Activity - Below this line is the material. Write out only its lines from the one containing "Clear the decoder" through the one containing "CodeW'(byte_cur & MASK_THREE);", both kept, exactly.

Recorded data -
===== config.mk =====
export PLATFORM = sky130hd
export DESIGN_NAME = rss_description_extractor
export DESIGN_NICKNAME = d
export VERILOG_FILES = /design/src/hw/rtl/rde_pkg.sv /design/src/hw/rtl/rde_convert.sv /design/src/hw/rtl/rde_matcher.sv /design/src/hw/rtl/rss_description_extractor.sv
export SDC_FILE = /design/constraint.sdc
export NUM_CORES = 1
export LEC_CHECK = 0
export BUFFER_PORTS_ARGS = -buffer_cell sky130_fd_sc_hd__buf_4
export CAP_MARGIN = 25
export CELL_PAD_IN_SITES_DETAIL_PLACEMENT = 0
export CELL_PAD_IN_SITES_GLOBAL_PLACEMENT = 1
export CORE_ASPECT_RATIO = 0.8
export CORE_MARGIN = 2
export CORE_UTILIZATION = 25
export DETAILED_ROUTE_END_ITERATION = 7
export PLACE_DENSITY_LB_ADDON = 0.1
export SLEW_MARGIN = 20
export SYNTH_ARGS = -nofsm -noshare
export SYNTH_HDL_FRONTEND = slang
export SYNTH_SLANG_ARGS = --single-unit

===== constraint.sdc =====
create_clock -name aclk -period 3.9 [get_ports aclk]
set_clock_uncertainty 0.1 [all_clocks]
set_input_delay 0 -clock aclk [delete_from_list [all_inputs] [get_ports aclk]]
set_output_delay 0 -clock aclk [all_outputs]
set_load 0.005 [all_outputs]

...

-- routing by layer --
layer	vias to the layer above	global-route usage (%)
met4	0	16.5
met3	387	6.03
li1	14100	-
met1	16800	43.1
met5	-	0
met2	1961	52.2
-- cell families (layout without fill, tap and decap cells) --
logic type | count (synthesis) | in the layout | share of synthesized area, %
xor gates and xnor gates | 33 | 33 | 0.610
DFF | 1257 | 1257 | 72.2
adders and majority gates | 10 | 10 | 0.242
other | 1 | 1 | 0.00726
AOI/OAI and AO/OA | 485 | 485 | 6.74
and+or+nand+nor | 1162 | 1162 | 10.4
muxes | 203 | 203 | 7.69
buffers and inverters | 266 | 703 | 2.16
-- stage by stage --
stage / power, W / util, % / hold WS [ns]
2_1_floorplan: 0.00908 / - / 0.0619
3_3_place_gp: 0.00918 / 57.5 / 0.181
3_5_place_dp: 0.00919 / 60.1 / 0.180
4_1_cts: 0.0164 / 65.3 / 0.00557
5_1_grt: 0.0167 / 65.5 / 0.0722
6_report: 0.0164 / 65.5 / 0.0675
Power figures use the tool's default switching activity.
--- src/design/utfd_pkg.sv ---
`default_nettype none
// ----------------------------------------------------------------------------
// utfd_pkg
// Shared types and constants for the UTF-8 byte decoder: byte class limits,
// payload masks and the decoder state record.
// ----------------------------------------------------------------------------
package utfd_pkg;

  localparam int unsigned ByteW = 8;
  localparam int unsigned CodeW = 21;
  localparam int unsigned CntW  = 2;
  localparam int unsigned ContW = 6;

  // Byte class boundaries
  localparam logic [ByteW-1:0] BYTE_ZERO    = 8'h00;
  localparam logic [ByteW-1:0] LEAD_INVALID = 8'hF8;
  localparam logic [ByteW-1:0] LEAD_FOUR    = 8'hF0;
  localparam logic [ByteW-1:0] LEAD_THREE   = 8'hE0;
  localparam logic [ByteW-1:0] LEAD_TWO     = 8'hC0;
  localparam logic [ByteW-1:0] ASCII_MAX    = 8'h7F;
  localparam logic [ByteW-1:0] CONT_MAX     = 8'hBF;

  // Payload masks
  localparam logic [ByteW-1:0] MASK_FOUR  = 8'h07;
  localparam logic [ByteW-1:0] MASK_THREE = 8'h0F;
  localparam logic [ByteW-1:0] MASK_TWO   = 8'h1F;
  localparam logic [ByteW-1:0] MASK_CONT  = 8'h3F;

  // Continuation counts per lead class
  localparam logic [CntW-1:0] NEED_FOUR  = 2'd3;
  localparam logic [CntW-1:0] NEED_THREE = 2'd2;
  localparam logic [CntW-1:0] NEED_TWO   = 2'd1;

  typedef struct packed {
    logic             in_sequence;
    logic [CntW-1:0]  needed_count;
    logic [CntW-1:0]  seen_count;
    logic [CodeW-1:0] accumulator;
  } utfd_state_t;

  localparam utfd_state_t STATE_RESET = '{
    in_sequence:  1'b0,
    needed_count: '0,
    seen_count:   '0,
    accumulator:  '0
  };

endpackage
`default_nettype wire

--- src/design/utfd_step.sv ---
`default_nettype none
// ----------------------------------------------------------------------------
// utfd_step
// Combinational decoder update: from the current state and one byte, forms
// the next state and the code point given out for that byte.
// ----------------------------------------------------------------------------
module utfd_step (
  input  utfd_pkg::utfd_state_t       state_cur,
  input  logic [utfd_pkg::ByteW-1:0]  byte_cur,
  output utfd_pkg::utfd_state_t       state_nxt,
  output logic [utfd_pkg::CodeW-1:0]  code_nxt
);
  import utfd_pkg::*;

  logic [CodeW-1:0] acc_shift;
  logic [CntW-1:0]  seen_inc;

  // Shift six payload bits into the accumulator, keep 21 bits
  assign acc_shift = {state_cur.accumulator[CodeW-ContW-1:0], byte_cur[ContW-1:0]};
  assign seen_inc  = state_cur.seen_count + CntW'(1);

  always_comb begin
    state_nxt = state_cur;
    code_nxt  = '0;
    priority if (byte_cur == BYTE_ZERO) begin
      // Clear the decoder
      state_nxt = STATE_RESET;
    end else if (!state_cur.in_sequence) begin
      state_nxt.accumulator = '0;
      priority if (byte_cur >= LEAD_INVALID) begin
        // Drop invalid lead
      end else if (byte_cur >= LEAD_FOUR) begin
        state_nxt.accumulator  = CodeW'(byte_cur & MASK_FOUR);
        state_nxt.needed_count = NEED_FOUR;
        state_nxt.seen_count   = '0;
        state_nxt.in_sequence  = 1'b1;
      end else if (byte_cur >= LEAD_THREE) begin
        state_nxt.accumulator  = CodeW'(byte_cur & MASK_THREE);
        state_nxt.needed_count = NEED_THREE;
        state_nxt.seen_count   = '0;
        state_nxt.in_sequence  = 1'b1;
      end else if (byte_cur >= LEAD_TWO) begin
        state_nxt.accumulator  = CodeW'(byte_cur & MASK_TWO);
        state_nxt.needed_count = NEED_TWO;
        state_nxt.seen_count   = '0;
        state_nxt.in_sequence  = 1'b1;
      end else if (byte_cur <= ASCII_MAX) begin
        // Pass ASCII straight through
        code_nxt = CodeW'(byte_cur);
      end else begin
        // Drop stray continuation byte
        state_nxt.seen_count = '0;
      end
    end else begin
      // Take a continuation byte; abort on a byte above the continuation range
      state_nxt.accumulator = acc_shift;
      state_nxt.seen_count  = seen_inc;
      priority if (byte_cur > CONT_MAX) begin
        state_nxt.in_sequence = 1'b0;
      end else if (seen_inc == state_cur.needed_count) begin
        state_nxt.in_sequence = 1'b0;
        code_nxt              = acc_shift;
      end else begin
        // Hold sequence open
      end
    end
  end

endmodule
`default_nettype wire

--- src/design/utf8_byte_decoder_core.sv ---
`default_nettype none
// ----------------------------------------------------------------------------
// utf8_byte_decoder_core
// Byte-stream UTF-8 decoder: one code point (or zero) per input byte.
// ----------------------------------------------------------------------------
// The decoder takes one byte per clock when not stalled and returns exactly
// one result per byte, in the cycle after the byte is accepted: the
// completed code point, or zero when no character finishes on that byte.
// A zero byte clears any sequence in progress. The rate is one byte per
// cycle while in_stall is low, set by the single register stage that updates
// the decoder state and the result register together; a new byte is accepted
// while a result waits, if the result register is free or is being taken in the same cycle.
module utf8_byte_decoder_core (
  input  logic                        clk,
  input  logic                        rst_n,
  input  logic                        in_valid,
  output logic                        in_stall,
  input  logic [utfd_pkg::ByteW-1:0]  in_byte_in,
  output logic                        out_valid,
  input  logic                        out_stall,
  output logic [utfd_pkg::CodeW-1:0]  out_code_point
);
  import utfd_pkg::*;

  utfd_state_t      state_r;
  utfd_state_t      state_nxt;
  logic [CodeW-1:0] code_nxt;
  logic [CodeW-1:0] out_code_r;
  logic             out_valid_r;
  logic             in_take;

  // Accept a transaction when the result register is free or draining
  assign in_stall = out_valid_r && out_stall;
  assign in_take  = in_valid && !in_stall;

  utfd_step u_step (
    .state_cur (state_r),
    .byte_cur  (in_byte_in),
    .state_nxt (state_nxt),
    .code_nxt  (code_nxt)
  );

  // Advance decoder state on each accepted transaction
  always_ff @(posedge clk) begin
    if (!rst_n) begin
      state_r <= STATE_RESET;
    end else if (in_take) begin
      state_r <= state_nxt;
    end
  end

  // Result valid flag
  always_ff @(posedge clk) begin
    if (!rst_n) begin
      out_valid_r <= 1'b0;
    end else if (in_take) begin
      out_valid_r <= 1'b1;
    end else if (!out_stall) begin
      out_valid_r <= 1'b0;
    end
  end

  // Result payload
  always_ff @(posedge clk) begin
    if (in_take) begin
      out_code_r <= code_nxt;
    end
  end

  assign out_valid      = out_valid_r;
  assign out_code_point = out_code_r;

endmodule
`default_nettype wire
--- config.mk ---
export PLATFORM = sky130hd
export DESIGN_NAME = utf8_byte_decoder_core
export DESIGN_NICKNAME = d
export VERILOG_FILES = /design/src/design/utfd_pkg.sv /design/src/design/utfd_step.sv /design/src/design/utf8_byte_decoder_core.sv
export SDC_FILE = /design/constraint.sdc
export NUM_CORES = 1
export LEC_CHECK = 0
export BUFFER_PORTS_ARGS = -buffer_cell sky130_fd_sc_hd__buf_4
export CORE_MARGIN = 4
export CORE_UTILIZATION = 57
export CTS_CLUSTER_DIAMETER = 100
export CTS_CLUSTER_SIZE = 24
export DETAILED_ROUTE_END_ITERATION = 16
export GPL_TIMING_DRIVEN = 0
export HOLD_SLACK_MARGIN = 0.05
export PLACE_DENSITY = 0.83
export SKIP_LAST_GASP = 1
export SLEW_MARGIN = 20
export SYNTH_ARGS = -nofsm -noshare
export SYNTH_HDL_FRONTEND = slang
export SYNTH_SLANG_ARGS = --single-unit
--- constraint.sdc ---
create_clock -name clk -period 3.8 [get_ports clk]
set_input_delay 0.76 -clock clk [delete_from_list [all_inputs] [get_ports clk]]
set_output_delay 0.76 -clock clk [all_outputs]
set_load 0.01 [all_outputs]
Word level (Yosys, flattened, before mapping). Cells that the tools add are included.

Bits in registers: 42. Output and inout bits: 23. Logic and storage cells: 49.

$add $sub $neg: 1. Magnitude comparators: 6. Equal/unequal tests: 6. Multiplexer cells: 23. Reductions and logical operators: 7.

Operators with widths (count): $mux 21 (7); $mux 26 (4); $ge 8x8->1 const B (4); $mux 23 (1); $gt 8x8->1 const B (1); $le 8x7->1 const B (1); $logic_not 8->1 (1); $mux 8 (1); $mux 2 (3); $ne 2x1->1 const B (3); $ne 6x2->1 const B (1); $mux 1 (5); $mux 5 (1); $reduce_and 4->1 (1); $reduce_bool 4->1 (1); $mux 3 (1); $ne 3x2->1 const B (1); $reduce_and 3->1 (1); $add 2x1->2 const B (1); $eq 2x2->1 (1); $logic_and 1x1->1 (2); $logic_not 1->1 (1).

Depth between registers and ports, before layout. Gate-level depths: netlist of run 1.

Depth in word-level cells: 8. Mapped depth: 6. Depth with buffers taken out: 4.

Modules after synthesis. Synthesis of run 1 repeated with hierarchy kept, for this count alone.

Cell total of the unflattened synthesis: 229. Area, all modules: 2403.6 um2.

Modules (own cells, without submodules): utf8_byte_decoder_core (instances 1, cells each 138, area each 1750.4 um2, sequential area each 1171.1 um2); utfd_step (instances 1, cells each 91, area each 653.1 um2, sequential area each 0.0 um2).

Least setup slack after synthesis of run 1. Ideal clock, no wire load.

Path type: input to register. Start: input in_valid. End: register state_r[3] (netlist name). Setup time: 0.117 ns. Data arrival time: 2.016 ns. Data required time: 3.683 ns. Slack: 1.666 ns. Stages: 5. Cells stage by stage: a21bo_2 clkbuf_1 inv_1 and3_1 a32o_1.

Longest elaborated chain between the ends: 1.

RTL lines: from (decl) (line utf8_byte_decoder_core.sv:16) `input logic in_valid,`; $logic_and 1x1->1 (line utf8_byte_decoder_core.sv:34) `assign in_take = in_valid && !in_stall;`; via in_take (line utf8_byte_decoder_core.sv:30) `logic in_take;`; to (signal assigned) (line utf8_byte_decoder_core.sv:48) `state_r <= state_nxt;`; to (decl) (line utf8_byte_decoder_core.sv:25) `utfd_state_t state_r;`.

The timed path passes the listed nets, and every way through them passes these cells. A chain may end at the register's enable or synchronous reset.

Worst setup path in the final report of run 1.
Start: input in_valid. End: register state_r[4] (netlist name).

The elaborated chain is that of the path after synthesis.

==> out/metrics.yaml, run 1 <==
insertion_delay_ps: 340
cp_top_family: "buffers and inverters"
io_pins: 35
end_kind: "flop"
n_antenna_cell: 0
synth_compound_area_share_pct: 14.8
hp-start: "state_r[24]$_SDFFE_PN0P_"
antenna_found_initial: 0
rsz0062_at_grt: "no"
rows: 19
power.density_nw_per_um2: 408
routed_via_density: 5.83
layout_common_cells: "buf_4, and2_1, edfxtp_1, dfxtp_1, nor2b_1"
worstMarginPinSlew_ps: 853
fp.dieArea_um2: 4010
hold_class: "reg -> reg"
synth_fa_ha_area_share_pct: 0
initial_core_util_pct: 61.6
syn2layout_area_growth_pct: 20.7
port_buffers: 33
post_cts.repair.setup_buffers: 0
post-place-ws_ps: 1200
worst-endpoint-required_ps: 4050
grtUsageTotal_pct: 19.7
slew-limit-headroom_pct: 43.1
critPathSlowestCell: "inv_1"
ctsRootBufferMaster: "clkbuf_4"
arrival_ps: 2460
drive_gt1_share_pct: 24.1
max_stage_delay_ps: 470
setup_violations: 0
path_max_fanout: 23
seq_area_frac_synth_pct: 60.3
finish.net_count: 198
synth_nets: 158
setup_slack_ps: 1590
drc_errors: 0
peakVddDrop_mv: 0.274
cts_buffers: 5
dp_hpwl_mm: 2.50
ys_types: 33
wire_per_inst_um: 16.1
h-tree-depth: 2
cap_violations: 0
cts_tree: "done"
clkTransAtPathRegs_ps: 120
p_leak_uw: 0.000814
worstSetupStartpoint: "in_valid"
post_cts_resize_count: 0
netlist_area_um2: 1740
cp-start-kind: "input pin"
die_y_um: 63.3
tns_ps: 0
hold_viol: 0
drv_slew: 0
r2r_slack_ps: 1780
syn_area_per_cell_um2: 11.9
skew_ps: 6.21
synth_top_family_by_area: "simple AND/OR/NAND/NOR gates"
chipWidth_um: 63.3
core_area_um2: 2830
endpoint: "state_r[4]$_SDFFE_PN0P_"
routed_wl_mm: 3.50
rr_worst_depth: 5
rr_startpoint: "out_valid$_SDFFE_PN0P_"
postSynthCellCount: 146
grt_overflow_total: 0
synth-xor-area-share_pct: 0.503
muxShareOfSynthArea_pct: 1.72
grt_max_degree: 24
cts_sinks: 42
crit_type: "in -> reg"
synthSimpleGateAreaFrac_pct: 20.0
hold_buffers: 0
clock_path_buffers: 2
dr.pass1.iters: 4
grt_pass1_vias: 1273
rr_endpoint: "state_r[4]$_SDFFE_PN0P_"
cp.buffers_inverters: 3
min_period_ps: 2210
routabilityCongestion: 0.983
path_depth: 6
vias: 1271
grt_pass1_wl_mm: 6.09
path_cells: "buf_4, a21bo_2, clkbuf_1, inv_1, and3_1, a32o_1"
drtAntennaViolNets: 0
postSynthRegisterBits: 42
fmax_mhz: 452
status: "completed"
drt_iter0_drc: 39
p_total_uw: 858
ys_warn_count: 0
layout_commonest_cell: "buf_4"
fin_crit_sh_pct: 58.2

Answer box -
      // Clear the decoder
      state_nxt = STATE_RESET;
    end else if (!state_cur.in_sequence) begin
      state_nxt.accumulator = '0;
      priority if (byte_cur >= LEAD_INVALID) begin
        // Drop invalid lead
      end else if (byte_cur >= LEAD_FOUR) begin
        state_nxt.accumulator  = CodeW'(byte_cur & MASK_FOUR);
        state_nxt.needed_count = NEED_FOUR;
        state_nxt.seen_count   = '0;
        state_nxt.in_sequence  = 1'b1;
      end else if (byte_cur >= LEAD_THREE) begin
        state_nxt.accumulator  = CodeW'(byte_cur & MASK_THREE);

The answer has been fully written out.